• [Work to be completed]:
Once you find the line containing "met4 | 0 | 0.0155 | 0" in the data below, copy it and each following line exactly, up to and including the line containing "area by class", and nothing else.

Dataset records:
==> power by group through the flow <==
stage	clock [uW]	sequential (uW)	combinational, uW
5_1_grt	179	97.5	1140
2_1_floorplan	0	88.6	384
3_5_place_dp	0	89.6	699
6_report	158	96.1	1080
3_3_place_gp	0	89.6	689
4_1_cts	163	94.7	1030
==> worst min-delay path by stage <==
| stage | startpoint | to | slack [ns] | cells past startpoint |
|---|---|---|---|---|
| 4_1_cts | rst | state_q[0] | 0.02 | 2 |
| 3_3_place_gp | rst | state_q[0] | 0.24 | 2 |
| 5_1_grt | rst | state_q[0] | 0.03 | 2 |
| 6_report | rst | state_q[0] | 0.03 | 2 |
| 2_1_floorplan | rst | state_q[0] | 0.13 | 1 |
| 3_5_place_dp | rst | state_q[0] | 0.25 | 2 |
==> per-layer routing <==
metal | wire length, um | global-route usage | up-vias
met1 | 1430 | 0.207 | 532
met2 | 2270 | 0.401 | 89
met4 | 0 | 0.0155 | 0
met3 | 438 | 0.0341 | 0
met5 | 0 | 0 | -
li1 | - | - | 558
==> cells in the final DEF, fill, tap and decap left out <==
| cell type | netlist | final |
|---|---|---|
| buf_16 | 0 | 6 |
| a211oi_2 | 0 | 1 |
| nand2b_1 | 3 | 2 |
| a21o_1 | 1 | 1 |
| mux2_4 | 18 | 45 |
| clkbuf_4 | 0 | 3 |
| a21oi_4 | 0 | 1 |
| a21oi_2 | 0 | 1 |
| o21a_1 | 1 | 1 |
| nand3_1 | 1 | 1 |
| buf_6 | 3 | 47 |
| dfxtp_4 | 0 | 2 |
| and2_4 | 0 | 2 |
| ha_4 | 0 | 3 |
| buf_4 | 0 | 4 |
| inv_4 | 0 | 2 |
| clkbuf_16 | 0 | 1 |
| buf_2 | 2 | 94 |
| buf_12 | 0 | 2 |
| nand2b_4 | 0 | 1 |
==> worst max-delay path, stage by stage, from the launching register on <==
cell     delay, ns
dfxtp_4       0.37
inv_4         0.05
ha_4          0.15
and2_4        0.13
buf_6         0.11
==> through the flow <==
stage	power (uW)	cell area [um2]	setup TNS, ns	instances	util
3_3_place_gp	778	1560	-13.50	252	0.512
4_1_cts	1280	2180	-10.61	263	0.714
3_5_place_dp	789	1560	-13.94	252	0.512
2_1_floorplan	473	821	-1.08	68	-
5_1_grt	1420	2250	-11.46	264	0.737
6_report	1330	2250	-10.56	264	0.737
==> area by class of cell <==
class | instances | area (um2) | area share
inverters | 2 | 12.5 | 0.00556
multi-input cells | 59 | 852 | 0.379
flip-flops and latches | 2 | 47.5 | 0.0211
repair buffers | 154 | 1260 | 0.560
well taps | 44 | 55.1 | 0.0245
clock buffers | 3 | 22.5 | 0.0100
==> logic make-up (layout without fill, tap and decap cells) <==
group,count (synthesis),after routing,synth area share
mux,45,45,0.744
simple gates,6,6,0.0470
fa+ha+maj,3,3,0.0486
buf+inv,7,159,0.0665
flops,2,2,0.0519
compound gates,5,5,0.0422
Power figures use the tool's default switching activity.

==

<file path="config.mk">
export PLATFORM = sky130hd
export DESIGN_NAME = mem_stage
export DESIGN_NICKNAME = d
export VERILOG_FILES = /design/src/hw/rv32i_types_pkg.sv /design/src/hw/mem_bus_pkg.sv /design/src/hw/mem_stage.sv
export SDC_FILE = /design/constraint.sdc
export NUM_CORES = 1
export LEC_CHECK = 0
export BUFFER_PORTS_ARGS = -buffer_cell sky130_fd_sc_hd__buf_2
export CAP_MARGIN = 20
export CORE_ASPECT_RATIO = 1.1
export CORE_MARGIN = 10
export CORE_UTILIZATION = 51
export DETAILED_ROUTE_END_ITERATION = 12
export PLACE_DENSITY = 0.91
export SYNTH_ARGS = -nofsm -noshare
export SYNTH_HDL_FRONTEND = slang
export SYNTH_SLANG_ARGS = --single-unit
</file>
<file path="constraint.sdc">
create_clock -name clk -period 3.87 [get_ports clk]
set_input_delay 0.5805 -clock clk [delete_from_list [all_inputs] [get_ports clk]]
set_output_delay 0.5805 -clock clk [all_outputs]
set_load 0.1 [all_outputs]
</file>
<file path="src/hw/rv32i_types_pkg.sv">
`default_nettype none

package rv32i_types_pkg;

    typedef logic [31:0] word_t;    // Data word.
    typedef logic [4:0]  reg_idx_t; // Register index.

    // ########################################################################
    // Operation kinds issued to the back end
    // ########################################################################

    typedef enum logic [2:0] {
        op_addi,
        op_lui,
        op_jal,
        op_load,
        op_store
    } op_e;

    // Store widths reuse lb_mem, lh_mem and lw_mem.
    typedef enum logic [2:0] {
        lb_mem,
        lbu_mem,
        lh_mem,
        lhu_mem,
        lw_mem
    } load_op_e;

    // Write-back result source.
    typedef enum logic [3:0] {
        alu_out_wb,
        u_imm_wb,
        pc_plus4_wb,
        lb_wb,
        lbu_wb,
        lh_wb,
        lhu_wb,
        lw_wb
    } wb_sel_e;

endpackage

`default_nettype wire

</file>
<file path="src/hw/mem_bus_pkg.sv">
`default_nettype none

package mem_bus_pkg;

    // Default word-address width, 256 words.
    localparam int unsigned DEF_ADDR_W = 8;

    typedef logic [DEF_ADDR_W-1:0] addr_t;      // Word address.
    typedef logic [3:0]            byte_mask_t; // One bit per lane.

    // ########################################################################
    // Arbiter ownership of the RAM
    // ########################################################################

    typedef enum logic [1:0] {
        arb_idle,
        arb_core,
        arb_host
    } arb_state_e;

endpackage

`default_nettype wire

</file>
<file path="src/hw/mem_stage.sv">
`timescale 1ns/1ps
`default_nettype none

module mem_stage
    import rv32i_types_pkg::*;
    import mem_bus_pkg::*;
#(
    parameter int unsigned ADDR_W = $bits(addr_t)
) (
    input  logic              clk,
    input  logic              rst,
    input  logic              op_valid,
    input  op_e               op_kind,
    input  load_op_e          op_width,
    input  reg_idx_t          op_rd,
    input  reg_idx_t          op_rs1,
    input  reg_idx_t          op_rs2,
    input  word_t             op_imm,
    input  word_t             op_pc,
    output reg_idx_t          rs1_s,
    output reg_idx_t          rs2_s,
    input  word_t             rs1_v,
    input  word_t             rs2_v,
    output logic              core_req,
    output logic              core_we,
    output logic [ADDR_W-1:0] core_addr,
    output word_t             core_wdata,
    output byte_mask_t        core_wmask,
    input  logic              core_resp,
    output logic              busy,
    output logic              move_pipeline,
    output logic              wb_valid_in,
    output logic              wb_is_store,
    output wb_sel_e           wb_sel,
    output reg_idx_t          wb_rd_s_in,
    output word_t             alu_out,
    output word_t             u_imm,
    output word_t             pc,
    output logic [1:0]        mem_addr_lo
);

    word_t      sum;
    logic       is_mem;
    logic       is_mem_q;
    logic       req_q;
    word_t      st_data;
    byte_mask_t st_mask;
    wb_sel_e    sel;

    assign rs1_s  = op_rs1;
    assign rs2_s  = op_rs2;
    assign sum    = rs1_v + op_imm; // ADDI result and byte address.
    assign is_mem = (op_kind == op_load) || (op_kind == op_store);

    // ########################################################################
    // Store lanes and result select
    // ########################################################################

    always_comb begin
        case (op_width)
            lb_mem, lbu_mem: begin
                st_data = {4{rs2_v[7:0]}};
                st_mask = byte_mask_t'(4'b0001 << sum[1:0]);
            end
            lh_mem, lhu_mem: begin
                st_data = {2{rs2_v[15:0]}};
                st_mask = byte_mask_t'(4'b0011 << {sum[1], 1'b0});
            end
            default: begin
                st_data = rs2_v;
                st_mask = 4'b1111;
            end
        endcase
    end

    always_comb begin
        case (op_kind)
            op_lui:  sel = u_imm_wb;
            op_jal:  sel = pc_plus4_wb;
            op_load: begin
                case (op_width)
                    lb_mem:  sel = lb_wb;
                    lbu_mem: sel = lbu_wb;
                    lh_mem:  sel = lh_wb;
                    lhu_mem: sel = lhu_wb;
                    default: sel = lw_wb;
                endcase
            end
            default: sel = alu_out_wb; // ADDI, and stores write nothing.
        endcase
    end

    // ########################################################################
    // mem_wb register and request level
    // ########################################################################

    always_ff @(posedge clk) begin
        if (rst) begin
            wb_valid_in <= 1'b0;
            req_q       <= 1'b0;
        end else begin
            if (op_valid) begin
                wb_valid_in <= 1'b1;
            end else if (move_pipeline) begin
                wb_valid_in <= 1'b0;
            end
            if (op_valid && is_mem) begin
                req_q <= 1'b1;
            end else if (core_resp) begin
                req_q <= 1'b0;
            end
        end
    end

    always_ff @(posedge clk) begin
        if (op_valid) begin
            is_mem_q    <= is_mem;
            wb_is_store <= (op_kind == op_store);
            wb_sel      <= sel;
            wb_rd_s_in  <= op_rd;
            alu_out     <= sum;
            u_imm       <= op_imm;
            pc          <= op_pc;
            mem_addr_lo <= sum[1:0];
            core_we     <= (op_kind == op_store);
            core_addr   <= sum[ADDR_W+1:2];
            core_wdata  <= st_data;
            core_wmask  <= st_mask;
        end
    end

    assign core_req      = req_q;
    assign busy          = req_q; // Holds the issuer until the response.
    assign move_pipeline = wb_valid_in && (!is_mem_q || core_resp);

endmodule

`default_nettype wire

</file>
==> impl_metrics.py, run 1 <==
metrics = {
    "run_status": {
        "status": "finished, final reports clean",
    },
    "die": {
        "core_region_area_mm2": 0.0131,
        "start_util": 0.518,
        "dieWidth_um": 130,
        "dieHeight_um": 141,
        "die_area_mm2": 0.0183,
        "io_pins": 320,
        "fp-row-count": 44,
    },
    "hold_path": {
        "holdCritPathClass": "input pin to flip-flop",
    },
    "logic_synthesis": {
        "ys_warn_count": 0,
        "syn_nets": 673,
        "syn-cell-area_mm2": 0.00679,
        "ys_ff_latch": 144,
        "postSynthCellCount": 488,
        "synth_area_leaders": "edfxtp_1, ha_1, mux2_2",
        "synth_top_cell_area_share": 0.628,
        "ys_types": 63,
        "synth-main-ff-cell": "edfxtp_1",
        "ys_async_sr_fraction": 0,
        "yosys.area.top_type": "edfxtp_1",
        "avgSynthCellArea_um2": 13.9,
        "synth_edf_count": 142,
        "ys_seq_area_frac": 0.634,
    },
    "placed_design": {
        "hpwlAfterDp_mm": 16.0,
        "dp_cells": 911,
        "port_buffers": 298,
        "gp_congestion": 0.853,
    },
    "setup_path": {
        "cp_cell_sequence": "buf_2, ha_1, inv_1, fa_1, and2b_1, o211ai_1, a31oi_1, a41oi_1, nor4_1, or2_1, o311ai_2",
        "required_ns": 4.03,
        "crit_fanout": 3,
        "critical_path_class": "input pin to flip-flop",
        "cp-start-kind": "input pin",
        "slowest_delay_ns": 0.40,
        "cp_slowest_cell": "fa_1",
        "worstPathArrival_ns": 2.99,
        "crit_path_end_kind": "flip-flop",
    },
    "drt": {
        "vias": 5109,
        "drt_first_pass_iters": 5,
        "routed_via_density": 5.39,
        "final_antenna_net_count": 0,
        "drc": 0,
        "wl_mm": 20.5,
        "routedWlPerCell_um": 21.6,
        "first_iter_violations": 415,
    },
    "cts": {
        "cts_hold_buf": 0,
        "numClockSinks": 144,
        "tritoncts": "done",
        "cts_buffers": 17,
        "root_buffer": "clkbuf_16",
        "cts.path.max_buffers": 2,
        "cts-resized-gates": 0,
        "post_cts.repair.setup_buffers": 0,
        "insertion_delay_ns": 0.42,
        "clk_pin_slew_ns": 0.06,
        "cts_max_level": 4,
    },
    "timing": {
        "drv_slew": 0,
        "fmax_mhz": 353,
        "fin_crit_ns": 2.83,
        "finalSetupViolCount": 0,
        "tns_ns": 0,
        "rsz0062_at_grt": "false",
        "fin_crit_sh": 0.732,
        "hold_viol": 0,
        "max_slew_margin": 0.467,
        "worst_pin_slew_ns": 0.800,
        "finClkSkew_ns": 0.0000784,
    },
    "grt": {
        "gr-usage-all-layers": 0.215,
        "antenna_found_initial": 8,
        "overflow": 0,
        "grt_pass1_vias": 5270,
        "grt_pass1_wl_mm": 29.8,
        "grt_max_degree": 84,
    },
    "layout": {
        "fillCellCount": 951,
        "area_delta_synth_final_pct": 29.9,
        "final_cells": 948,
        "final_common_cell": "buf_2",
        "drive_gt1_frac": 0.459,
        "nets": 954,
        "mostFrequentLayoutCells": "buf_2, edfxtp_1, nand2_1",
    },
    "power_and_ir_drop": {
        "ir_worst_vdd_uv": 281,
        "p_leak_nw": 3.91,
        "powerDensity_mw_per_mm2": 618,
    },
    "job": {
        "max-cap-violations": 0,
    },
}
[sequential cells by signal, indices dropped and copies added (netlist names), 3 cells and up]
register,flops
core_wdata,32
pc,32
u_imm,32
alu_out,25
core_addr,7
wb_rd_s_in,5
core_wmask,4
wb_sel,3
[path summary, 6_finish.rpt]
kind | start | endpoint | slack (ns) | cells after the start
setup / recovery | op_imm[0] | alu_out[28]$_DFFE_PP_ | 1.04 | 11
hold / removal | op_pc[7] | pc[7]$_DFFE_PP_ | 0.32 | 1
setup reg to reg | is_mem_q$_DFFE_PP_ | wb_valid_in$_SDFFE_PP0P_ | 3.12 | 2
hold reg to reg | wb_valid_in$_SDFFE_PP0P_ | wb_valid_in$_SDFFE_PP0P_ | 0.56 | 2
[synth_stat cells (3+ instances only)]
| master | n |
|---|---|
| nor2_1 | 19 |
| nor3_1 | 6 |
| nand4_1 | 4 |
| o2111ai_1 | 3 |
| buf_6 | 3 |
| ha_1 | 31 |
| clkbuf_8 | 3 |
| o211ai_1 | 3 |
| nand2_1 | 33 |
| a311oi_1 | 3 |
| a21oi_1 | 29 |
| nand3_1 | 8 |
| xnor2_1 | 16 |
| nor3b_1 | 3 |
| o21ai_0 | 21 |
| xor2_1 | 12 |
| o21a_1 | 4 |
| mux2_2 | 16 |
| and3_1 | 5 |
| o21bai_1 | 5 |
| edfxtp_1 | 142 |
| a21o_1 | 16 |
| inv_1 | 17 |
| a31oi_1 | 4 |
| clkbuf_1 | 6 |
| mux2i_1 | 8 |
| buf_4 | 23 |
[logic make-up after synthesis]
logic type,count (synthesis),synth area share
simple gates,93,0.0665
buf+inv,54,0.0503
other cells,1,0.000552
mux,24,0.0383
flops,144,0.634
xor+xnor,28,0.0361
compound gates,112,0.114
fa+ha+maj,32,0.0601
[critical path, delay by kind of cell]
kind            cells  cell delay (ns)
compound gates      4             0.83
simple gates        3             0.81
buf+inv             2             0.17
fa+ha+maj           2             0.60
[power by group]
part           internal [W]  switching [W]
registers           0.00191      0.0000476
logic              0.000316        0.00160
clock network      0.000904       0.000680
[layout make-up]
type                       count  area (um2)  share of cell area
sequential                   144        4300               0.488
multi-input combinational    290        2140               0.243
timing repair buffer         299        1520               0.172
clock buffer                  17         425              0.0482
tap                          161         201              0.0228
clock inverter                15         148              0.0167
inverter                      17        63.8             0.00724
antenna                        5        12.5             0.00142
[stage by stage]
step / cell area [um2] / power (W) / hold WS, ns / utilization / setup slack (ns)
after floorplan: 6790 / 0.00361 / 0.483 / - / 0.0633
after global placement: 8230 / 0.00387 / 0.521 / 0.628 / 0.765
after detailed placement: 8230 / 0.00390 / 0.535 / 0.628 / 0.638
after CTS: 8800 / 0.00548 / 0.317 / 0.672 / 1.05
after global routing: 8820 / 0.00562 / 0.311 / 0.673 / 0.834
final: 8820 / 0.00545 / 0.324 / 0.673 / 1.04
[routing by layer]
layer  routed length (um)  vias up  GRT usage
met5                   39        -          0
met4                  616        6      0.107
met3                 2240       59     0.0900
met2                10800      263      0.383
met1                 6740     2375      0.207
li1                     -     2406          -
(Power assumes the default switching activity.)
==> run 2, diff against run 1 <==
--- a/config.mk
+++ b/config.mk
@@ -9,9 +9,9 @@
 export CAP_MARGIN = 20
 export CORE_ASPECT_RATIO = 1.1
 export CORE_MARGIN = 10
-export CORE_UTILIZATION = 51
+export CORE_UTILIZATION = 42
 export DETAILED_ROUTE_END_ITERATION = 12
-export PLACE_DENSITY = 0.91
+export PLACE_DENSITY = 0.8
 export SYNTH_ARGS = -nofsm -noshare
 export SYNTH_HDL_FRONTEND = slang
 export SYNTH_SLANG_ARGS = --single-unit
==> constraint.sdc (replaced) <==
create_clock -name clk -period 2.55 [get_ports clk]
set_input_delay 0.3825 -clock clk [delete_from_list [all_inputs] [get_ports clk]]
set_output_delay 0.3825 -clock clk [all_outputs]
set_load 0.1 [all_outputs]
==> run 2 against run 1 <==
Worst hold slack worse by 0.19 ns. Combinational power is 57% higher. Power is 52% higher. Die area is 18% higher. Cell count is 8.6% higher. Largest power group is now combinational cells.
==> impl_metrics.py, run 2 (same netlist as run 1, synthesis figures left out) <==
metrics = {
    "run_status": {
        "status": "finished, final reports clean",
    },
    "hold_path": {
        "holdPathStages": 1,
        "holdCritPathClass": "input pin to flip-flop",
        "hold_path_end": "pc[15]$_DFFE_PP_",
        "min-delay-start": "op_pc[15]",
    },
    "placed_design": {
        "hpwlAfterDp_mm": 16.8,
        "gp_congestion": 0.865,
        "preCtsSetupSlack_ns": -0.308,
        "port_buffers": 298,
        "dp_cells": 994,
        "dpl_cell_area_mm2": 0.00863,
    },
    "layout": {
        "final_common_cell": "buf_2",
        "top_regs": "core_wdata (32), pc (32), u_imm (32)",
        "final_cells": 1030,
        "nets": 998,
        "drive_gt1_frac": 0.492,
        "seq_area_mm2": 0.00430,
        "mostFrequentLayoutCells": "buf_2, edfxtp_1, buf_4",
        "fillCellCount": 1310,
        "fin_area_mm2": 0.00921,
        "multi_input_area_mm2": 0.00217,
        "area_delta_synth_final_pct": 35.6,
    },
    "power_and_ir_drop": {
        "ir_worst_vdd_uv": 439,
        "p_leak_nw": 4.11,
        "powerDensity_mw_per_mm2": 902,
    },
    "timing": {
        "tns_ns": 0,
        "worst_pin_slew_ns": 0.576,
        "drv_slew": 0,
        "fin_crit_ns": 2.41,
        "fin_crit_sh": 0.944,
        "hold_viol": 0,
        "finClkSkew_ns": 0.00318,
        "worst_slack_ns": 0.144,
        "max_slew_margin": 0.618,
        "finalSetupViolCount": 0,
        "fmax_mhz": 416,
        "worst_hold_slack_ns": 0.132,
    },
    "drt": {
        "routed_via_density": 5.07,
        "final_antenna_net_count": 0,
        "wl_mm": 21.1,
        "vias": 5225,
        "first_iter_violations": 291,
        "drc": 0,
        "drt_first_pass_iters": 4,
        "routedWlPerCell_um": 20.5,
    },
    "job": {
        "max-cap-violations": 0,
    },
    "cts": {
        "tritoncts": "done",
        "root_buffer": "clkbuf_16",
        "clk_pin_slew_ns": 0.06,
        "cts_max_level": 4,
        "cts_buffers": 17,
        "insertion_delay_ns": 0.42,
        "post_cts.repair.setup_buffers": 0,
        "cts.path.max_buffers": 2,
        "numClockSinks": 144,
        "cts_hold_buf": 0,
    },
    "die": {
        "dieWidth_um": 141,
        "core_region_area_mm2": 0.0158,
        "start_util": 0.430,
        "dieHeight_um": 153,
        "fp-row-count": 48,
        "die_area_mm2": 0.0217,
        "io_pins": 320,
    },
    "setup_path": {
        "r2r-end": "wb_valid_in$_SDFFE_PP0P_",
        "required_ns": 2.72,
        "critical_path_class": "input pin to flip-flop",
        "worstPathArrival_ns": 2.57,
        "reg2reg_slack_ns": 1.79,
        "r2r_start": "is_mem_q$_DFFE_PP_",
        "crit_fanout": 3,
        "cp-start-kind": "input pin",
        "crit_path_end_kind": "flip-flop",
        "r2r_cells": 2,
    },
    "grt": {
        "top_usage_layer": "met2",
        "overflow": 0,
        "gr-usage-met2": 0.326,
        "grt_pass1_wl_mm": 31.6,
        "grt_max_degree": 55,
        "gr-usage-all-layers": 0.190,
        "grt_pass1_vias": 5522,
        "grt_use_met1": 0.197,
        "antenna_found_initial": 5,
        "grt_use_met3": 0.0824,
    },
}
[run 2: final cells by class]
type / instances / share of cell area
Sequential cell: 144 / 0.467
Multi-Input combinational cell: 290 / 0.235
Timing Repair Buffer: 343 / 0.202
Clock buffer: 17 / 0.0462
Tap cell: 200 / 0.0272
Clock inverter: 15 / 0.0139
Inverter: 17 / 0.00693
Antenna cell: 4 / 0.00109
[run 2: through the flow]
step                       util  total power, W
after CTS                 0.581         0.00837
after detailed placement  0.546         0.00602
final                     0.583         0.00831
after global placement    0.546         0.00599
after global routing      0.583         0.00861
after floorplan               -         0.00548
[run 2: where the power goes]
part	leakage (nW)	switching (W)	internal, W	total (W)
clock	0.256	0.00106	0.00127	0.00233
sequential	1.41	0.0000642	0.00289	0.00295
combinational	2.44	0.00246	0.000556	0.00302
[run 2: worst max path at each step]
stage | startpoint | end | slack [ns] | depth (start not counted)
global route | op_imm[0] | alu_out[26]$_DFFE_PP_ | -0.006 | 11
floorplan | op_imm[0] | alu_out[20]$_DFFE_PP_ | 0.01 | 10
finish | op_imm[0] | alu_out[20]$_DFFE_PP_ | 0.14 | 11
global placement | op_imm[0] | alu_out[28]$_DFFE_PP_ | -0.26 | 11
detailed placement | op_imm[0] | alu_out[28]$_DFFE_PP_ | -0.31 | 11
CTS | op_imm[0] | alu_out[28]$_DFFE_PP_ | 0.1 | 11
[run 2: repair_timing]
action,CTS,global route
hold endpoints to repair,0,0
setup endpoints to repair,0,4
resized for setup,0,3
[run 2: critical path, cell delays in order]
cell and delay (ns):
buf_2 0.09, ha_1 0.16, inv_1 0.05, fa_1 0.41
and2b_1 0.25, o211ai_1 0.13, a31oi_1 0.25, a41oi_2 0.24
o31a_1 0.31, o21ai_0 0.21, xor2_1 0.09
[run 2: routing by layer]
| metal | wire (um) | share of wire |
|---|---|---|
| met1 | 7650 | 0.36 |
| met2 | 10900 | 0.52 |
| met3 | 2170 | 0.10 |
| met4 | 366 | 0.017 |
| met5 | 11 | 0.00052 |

• [Completed exercise]:
met4 | 0 | 0.0155 | 0
met3 | 438 | 0.0341 | 0
met5 | 0 | 0 | -
li1 | - | - | 558
==> cells in the final DEF, fill, tap and decap left out <==
| cell type | netlist | final |
|---|---|---|
| buf_16 | 0 | 6 |
| a211oi_2 | 0 | 1 |
| nand2b_1 | 3 | 2 |
| a21o_1 | 1 | 1 |
| mux2_4 | 18 | 45 |
| clkbuf_4 | 0 | 3 |
| a21oi_4 | 0 | 1 |
| a21oi_2 | 0 | 1 |
| o21a_1 | 1 | 1 |
| nand3_1 | 1 | 1 |
| buf_6 | 3 | 47 |
| dfxtp_4 | 0 | 2 |
| and2_4 | 0 | 2 |
| ha_4 | 0 | 3 |
| buf_4 | 0 | 4 |
| inv_4 | 0 | 2 |
| clkbuf_16 | 0 | 1 |
| buf_2 | 2 | 94 |
| buf_12 | 0 | 2 |
| nand2b_4 | 0 | 1 |
==> worst max-delay path, stage by stage, from the launching register on <==
cell     delay, ns
dfxtp_4       0.37
inv_4         0.05
ha_4          0.15
and2_4        0.13
buf_6         0.11
==> through the flow <==
stage	power (uW)	cell area [um2]	setup TNS, ns	instances	util
3_3_place_gp	778	1560	-13.50	252	0.512
4_1_cts	1280	2180	-10.61	263	0.714
3_5_place_dp	789	1560	-13.94	252	0.512
2_1_floorplan	473	821	-1.08	68	-
5_1_grt	1420	2250	-11.46	264	0.737
6_report	1330	2250	-10.56	264	0.737
==> area by class of cell <==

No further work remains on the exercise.